_RECORDS SUPPLIED_.

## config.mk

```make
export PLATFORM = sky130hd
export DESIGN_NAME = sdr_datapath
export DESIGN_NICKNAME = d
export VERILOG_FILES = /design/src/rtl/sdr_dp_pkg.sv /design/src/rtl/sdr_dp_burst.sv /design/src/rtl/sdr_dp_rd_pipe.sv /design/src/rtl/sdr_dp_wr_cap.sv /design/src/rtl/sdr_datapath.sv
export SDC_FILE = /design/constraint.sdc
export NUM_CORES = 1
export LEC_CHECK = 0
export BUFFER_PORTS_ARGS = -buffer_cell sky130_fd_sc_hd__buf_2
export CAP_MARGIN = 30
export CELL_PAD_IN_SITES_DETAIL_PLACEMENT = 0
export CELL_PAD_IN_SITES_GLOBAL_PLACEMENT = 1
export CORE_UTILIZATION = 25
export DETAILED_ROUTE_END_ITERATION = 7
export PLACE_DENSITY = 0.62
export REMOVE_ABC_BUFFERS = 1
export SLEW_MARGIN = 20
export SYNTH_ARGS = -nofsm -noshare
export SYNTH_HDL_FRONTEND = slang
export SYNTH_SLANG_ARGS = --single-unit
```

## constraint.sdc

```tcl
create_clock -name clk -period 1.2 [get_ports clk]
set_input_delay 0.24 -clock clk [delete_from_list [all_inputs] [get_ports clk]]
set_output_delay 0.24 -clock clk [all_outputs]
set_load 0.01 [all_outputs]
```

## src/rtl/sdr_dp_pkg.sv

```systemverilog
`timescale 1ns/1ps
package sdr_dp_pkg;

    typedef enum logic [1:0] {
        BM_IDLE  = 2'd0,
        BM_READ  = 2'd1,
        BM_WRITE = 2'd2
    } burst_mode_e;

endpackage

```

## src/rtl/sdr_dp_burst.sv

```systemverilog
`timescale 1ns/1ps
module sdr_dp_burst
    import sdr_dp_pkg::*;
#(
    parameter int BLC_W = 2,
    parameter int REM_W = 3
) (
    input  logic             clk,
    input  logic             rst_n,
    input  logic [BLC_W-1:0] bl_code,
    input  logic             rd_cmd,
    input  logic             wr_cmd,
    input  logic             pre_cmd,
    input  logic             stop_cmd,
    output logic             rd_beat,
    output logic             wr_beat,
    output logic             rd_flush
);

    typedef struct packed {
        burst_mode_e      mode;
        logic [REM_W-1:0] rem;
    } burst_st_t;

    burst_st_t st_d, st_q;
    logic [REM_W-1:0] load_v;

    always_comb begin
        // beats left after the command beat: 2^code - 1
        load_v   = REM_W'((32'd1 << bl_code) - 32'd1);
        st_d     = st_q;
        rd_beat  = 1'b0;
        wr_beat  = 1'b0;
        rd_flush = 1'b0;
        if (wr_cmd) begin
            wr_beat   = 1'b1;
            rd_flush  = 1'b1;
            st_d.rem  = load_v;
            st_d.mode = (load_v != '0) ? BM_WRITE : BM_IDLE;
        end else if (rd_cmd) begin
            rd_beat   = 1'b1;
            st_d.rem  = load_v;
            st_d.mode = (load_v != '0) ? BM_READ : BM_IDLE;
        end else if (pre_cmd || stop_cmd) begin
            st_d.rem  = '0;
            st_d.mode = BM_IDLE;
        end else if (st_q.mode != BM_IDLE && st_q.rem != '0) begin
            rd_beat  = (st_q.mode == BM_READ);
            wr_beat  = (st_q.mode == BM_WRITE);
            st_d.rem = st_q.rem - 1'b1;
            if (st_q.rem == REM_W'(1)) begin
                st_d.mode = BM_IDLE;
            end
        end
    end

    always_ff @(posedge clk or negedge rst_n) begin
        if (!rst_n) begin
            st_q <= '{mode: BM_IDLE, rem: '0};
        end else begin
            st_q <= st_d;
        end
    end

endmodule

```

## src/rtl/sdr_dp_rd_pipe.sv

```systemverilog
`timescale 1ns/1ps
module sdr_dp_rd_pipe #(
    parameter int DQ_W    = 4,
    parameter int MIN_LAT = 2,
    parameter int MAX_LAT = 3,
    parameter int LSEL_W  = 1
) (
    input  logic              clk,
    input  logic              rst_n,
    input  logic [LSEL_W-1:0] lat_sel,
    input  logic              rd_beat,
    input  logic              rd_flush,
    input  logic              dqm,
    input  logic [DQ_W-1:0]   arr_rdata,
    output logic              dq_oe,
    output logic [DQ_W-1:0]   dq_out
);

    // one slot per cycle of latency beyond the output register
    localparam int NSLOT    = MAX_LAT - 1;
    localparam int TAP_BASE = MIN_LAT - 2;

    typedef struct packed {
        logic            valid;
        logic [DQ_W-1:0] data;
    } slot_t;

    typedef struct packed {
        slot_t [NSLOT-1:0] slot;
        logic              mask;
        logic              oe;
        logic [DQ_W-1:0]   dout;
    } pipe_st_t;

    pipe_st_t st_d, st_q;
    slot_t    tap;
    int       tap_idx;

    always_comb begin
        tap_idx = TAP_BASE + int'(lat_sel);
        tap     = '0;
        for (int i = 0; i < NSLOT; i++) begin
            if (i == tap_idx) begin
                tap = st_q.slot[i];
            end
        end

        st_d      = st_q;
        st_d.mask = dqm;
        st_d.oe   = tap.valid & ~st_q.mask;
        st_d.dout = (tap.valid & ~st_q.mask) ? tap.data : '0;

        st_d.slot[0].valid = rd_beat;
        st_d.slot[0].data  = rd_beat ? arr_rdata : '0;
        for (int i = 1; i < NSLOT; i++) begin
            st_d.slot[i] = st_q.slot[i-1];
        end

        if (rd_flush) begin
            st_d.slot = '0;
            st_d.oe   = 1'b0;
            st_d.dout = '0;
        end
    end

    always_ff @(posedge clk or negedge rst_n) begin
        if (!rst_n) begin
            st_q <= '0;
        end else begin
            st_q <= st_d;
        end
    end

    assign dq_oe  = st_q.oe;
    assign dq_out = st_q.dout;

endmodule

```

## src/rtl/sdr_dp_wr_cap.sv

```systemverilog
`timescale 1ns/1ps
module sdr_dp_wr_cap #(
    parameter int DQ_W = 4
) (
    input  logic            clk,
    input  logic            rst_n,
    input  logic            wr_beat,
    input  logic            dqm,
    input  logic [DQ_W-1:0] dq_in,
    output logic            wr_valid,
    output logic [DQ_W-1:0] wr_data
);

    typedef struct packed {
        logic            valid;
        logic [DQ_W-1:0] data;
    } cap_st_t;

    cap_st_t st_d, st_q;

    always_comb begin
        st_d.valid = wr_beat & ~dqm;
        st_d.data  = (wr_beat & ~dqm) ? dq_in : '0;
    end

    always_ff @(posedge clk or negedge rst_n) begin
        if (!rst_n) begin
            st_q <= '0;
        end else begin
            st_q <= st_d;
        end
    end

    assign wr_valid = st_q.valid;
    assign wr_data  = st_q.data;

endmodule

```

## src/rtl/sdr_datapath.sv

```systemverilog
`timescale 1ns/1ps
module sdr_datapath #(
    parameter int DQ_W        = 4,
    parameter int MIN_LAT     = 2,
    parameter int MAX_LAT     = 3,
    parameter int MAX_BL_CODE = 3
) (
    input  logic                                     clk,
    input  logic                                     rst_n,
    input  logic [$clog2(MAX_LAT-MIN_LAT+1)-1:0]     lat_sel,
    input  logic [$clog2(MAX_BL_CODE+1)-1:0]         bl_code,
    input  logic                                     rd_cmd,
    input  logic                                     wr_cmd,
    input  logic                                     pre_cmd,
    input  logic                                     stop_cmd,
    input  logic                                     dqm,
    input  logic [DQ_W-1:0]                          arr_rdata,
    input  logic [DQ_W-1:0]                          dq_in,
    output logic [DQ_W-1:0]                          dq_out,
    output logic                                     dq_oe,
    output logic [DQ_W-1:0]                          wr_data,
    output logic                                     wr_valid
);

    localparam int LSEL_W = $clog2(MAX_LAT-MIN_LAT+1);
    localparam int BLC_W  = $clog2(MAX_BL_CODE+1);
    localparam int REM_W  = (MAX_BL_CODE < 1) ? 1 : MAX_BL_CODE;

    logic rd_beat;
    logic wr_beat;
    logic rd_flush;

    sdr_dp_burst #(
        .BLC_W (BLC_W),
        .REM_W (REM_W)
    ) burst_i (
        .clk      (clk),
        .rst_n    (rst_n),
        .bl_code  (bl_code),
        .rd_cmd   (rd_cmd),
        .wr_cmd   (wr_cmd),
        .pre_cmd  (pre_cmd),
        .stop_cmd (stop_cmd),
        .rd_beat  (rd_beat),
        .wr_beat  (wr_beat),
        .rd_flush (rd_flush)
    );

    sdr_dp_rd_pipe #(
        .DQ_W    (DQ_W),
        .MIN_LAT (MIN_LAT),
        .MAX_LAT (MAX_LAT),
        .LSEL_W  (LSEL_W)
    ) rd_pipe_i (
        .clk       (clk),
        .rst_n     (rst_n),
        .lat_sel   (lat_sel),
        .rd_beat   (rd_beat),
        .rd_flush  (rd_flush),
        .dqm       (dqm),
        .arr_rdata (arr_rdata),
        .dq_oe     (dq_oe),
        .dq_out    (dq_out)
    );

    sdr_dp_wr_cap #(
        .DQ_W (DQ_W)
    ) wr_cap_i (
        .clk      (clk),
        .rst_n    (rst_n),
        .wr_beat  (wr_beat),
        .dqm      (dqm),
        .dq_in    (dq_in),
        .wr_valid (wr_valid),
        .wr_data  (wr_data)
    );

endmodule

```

==

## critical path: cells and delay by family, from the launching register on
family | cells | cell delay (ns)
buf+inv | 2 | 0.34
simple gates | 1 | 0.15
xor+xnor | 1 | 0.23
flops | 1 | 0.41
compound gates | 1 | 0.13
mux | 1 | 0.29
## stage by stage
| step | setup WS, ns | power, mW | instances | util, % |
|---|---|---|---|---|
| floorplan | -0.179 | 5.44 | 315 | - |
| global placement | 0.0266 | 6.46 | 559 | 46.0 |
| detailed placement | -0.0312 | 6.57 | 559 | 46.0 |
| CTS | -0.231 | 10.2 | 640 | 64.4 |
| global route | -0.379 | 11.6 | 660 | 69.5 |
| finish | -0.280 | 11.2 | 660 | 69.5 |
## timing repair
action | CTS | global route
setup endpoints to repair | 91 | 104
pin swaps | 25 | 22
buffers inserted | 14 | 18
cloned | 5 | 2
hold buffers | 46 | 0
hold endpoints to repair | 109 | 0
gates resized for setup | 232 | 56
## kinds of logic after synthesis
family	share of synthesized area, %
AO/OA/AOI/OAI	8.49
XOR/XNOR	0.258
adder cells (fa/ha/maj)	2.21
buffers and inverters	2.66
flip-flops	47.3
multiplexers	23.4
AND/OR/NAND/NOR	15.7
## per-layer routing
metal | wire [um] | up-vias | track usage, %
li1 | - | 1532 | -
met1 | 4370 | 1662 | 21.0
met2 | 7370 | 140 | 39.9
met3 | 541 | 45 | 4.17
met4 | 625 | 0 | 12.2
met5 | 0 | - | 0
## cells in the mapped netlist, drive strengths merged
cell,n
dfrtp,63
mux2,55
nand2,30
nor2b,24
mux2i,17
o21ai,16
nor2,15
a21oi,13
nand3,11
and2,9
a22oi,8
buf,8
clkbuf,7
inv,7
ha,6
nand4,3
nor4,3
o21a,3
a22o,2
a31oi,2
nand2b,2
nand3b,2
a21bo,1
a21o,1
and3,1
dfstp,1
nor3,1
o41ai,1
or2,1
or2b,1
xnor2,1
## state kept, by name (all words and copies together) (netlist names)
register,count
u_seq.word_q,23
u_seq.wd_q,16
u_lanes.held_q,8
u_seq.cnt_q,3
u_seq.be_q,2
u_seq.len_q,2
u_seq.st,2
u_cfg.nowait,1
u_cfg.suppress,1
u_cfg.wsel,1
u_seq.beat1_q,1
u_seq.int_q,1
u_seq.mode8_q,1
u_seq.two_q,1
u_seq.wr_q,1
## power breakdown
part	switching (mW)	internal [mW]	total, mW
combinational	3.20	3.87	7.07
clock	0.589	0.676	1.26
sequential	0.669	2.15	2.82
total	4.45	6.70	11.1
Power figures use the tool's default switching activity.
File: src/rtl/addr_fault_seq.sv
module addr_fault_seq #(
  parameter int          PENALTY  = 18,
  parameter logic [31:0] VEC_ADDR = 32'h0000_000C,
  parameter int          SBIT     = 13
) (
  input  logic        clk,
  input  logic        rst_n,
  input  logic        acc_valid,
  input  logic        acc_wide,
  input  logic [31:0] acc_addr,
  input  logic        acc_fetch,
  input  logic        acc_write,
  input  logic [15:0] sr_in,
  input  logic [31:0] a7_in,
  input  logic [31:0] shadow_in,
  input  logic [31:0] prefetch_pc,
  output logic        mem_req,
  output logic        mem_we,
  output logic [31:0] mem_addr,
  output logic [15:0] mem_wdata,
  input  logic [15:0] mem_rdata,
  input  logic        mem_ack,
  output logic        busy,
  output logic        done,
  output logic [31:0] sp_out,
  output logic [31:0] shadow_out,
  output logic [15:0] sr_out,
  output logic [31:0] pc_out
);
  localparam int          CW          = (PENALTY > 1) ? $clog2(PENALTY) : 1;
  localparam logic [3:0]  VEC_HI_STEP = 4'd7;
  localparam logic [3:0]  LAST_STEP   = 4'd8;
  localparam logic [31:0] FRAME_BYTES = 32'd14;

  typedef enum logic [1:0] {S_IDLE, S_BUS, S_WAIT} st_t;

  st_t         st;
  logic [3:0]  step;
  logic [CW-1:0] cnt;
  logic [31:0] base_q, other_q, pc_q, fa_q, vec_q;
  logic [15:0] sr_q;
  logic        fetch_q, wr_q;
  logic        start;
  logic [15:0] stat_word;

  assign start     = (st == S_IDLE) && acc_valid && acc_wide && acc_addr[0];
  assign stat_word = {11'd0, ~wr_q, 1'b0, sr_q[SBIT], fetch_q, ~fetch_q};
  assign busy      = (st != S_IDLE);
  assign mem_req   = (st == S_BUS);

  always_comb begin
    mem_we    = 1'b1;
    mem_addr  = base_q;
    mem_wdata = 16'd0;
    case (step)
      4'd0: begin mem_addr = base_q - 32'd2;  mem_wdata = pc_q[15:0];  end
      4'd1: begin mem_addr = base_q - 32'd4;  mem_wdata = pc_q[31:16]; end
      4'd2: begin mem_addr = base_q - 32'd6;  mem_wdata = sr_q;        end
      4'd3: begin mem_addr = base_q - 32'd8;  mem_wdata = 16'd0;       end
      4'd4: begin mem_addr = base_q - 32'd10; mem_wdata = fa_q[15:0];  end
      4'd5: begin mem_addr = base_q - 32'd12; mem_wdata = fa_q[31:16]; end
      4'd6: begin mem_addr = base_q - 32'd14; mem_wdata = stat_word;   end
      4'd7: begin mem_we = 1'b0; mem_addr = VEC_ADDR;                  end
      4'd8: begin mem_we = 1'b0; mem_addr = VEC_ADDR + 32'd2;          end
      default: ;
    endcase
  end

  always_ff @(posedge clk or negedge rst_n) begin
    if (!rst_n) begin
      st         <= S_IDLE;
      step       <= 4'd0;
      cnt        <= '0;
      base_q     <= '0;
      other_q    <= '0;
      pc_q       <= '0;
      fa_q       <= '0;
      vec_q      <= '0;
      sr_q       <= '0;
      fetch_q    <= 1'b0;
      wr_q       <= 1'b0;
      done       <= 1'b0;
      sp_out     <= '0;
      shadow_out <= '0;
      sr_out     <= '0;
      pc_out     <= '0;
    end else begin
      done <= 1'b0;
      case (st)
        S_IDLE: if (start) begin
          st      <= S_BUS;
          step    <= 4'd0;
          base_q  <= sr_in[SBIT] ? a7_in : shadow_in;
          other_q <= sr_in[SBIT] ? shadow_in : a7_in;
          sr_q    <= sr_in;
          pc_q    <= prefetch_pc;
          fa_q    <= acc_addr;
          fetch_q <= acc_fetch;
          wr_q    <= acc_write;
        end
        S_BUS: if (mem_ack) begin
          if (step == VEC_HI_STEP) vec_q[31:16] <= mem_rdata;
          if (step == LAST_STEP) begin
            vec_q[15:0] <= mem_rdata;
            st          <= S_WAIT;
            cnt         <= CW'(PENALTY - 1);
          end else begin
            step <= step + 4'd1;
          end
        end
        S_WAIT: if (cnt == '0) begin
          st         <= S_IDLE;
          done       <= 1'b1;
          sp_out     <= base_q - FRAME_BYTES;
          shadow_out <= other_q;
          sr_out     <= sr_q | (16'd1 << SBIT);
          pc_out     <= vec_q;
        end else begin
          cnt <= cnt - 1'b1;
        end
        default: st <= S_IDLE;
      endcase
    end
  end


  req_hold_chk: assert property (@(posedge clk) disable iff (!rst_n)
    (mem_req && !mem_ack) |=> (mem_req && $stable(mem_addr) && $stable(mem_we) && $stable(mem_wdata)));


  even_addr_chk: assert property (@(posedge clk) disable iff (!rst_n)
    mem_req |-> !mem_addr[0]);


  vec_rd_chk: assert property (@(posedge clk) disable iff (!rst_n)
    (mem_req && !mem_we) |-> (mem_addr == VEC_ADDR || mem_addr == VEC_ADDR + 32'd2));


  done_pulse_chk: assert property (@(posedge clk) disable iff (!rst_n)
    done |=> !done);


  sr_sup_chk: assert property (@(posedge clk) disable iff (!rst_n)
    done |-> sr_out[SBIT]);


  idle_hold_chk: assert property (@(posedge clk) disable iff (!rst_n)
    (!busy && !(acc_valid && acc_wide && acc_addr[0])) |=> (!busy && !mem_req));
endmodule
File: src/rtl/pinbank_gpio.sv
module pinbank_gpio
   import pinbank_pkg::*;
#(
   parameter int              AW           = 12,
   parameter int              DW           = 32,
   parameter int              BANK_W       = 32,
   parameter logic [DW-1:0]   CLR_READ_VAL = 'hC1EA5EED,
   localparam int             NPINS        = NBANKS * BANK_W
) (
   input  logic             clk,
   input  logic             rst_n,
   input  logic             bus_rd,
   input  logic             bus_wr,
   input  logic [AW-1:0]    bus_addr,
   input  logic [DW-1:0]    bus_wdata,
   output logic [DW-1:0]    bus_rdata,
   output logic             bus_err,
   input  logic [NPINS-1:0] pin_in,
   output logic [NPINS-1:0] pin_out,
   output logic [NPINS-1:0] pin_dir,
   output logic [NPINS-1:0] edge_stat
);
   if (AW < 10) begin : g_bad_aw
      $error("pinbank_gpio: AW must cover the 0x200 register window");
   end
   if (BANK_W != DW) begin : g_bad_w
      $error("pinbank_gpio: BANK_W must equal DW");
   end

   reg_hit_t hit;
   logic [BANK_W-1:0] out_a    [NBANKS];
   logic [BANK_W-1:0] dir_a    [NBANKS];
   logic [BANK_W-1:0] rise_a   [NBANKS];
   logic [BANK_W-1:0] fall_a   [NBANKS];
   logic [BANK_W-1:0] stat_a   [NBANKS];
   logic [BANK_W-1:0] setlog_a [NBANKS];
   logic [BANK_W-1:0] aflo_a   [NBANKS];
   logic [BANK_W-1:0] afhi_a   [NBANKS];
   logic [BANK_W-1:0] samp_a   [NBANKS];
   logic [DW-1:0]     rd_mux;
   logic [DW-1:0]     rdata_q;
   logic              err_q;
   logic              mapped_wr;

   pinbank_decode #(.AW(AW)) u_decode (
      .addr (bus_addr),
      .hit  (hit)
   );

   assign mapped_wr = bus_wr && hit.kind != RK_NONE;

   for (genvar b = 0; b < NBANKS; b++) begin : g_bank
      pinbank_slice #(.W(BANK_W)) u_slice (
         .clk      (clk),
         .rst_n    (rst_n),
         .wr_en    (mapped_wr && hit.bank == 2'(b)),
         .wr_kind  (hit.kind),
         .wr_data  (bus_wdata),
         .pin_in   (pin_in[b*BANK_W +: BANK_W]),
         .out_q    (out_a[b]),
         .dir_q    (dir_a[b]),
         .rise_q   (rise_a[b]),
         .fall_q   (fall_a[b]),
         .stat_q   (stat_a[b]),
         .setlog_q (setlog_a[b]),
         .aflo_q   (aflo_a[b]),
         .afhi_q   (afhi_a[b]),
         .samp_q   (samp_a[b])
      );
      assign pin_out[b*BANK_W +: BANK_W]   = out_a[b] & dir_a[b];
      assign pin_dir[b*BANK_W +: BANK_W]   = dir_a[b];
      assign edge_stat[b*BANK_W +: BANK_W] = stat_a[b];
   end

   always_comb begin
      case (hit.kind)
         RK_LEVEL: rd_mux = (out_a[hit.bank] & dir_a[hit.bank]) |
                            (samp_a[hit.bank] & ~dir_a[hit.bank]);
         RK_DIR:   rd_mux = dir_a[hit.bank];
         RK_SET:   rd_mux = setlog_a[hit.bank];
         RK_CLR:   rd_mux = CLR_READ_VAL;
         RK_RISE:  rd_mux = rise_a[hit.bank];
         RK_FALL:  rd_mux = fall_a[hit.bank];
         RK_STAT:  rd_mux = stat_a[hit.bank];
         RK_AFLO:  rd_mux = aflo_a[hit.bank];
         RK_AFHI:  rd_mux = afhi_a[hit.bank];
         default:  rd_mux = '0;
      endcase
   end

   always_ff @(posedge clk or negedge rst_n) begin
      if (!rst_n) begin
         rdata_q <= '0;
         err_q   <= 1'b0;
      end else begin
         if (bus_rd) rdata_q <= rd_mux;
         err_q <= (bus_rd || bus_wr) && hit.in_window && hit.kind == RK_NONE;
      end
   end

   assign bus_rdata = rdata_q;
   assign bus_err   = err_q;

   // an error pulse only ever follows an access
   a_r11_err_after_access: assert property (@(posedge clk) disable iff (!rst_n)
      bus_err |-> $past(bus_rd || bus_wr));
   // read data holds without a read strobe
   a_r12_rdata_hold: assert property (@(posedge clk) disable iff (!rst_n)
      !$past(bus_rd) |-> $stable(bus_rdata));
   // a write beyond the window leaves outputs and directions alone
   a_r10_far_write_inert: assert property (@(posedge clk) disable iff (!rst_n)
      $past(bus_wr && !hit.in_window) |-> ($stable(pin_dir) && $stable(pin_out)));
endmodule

_EXERCISE GOAL_. Retype exactly, and only, the lines above from the one where "11.6 | 660 | 69.5 |" occurs up to and including the one where "li1 | - | 1532" occurs.

_SOLUTION TO THIS EXERCISE_.
| global route | -0.379 | 11.6 | 660 | 69.5 |
| finish | -0.280 | 11.2 | 660 | 69.5 |
## timing repair
action | CTS | global route
setup endpoints to repair | 91 | 104
pin swaps | 25 | 22
buffers inserted | 14 | 18
cloned | 5 | 2
hold buffers | 46 | 0
hold endpoints to repair | 109 | 0
gates resized for setup | 232 | 56
## kinds of logic after synthesis
family	share of synthesized area, %
AO/OA/AOI/OAI	8.49
XOR/XNOR	0.258
adder cells (fa/ha/maj)	2.21
buffers and inverters	2.66
flip-flops	47.3
multiplexers	23.4
AND/OR/NAND/NOR	15.7
## per-layer routing
metal | wire [um] | up-vias | track usage, %
li1 | - | 1532 | -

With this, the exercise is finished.